§ **Record extracts**
= = =
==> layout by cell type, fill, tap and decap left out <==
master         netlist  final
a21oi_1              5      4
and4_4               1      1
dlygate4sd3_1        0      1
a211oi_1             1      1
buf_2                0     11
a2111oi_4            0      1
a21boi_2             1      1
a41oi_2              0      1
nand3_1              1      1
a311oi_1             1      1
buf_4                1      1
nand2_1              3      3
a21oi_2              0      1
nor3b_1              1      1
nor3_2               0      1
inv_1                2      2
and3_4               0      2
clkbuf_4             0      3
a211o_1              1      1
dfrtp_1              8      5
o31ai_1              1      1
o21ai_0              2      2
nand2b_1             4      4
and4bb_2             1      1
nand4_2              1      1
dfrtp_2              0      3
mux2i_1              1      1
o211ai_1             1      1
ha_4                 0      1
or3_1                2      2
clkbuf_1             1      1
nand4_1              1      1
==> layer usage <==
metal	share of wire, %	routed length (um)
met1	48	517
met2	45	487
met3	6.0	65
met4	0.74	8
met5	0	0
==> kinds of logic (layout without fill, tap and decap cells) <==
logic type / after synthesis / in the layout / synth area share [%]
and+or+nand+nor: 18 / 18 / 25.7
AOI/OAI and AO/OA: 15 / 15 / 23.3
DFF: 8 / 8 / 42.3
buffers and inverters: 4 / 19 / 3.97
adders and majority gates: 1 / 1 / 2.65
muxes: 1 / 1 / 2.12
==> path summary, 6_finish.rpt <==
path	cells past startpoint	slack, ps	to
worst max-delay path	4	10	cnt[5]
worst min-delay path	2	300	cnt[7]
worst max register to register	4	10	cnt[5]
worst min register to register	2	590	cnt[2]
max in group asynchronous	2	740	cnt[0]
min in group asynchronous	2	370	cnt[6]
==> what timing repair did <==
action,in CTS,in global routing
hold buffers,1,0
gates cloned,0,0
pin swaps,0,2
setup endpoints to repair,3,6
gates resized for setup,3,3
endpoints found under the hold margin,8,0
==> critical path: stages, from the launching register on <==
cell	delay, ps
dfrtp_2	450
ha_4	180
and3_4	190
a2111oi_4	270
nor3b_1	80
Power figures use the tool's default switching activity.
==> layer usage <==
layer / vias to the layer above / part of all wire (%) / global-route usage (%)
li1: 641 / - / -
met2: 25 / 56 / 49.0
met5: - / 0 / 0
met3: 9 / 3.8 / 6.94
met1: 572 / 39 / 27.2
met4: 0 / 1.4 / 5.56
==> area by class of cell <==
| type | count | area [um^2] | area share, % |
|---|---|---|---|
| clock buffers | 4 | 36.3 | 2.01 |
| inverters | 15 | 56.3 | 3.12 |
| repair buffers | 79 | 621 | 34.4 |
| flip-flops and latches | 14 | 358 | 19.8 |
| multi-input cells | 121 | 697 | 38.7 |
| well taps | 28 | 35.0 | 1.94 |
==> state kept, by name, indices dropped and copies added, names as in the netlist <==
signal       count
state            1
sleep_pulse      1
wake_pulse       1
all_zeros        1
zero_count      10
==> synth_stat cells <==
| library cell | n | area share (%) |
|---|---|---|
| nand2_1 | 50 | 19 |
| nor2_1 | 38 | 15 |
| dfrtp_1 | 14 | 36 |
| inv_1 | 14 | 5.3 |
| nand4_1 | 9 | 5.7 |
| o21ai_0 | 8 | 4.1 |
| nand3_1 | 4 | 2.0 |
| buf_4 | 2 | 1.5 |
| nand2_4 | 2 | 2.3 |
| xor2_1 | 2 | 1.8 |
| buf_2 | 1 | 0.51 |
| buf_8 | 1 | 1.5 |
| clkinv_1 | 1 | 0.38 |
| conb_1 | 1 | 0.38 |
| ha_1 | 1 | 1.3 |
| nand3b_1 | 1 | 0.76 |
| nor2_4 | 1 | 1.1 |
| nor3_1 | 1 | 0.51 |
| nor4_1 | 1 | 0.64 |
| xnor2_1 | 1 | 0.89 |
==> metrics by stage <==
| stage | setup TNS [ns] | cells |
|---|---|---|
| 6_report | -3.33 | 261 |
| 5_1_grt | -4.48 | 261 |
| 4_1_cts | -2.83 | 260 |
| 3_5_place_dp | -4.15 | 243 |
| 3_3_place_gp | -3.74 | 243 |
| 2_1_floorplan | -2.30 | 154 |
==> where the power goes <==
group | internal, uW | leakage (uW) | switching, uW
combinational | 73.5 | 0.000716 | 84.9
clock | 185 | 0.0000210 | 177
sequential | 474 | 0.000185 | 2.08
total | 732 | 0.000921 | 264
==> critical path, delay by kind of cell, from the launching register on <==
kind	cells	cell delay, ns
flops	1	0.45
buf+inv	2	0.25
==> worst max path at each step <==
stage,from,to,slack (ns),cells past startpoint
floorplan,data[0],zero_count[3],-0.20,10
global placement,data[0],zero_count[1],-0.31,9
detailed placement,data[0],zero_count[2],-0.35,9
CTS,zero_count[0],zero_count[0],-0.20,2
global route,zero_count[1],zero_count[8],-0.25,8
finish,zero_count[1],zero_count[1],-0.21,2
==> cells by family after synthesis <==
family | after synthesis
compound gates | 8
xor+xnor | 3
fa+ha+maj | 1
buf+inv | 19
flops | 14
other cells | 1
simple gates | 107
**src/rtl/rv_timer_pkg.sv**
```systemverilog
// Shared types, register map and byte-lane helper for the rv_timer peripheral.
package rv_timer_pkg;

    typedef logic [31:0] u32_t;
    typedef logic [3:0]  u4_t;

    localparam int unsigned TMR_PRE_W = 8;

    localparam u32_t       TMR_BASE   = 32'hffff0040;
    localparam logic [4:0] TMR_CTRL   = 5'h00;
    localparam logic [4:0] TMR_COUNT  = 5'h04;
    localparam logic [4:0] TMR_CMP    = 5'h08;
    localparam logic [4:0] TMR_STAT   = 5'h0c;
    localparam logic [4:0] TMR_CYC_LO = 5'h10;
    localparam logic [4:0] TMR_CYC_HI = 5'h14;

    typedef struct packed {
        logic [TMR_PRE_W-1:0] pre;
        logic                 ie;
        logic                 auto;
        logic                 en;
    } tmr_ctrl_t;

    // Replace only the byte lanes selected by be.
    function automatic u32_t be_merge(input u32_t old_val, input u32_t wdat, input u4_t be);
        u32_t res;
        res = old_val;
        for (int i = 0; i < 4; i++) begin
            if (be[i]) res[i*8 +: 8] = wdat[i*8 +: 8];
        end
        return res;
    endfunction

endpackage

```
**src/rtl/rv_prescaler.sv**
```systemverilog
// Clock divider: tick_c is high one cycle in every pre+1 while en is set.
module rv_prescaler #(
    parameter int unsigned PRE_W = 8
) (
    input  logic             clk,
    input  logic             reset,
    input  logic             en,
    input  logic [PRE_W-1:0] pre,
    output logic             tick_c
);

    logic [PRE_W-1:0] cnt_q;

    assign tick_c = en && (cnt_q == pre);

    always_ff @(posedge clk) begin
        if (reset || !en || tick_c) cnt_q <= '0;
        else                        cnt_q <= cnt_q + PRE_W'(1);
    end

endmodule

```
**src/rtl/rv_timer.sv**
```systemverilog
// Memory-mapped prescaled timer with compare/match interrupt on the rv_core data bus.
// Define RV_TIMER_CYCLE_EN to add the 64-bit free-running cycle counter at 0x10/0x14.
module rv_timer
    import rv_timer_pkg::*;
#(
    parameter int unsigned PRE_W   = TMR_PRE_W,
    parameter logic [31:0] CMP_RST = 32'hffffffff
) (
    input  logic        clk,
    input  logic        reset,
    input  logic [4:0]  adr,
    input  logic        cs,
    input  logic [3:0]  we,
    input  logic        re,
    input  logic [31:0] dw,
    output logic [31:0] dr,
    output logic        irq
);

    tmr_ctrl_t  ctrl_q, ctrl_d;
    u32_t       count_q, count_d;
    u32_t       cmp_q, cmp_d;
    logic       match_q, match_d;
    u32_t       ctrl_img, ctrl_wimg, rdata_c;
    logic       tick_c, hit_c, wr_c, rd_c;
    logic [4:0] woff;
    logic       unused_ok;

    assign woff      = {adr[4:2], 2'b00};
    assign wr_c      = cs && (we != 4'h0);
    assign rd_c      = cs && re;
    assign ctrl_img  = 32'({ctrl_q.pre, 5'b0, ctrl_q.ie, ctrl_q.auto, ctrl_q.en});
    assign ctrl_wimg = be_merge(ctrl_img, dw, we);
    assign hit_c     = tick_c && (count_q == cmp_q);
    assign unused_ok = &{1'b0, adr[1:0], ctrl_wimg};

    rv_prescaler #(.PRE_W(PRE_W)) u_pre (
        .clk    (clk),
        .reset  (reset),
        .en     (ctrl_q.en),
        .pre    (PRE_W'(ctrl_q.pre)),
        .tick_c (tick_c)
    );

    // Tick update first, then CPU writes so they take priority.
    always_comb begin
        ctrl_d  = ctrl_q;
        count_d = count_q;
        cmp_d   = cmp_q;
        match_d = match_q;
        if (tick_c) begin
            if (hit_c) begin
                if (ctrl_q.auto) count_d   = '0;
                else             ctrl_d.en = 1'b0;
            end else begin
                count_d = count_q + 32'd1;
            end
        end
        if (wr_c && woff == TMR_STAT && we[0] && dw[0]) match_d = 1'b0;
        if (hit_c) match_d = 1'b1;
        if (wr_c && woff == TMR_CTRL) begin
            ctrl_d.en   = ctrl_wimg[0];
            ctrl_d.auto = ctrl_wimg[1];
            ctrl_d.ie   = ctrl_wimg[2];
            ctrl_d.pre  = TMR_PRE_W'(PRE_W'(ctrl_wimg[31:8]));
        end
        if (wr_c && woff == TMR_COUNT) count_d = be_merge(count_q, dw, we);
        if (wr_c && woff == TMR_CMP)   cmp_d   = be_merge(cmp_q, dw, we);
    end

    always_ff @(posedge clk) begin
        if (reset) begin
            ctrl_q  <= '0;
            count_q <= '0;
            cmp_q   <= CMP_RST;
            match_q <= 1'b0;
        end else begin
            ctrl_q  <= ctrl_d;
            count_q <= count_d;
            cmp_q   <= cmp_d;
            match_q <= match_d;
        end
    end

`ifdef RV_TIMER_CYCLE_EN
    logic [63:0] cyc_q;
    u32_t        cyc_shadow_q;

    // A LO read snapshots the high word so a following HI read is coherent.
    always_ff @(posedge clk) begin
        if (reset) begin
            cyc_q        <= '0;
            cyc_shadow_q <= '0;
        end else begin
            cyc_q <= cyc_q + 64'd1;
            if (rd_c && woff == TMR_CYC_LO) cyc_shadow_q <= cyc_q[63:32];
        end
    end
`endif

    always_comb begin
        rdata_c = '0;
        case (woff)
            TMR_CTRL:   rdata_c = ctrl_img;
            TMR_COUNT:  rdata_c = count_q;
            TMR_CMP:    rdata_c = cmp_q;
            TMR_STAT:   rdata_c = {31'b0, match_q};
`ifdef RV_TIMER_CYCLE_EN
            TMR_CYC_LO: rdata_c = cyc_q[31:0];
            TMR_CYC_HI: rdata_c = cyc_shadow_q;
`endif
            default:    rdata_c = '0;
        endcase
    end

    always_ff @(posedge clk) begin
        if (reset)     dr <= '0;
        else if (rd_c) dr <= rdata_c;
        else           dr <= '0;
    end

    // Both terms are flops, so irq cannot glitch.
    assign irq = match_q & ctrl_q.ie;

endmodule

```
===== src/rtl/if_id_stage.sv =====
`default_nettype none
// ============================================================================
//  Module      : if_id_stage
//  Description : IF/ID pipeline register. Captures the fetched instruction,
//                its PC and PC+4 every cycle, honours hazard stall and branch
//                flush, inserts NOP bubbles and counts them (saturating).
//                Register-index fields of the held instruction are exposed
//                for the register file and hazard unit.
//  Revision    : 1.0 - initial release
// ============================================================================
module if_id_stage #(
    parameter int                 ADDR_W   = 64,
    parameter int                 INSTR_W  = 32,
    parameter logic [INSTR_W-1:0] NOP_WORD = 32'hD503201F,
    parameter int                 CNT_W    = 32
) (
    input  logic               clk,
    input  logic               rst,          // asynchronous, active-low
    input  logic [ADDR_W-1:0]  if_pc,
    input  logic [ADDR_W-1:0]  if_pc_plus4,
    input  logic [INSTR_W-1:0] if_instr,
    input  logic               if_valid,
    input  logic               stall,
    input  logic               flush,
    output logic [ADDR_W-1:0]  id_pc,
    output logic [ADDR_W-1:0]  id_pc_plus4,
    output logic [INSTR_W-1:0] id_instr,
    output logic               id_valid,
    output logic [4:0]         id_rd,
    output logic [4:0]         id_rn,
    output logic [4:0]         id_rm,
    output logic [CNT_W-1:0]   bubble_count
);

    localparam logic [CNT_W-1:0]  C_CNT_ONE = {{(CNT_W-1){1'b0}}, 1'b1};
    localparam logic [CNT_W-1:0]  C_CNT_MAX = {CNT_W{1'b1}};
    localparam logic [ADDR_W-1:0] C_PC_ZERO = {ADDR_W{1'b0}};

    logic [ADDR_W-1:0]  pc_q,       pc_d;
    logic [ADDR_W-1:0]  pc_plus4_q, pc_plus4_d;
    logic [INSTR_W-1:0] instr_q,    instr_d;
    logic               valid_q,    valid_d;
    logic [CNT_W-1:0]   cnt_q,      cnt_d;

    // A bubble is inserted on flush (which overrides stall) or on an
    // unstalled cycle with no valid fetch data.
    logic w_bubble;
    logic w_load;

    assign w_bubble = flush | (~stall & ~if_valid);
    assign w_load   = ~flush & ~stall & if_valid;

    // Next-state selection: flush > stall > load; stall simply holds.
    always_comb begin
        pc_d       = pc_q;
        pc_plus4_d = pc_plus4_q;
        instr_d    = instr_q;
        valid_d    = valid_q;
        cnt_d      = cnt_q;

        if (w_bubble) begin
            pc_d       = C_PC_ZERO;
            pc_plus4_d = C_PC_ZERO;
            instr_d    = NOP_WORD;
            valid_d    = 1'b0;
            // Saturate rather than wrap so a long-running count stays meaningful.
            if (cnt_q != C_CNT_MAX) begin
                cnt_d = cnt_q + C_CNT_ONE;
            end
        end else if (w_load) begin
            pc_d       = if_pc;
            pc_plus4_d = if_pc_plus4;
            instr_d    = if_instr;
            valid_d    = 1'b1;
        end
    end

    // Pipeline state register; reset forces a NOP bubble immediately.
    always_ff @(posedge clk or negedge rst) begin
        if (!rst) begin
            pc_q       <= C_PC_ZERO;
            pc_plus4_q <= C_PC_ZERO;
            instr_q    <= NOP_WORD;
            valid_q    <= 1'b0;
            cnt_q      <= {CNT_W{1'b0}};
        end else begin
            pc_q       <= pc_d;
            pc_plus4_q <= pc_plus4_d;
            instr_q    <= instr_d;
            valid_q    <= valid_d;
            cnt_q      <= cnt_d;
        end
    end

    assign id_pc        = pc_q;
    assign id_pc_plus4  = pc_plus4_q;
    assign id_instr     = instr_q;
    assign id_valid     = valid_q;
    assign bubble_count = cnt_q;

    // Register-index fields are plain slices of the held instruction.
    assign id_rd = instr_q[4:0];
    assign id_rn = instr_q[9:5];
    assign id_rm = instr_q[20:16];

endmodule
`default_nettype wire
= = =
§ **Work instructions**
With the line holding "stage,from,to,slack (ns),cells past" as the first and the line holding "other cells | 1" as the last, please transcribe exactly the lines of the material above in that range and nothing else.

§ **Exercise answer**
stage,from,to,slack (ns),cells past startpoint
floorplan,data[0],zero_count[3],-0.20,10
global placement,data[0],zero_count[1],-0.31,9
detailed placement,data[0],zero_count[2],-0.35,9
CTS,zero_count[0],zero_count[0],-0.20,2
global route,zero_count[1],zero_count[8],-0.25,8
finish,zero_count[1],zero_count[1],-0.21,2
==> cells by family after synthesis <==
family | after synthesis
compound gates | 8
xor+xnor | 3
fa+ha+maj | 1
buf+inv | 19
flops | 14
other cells | 1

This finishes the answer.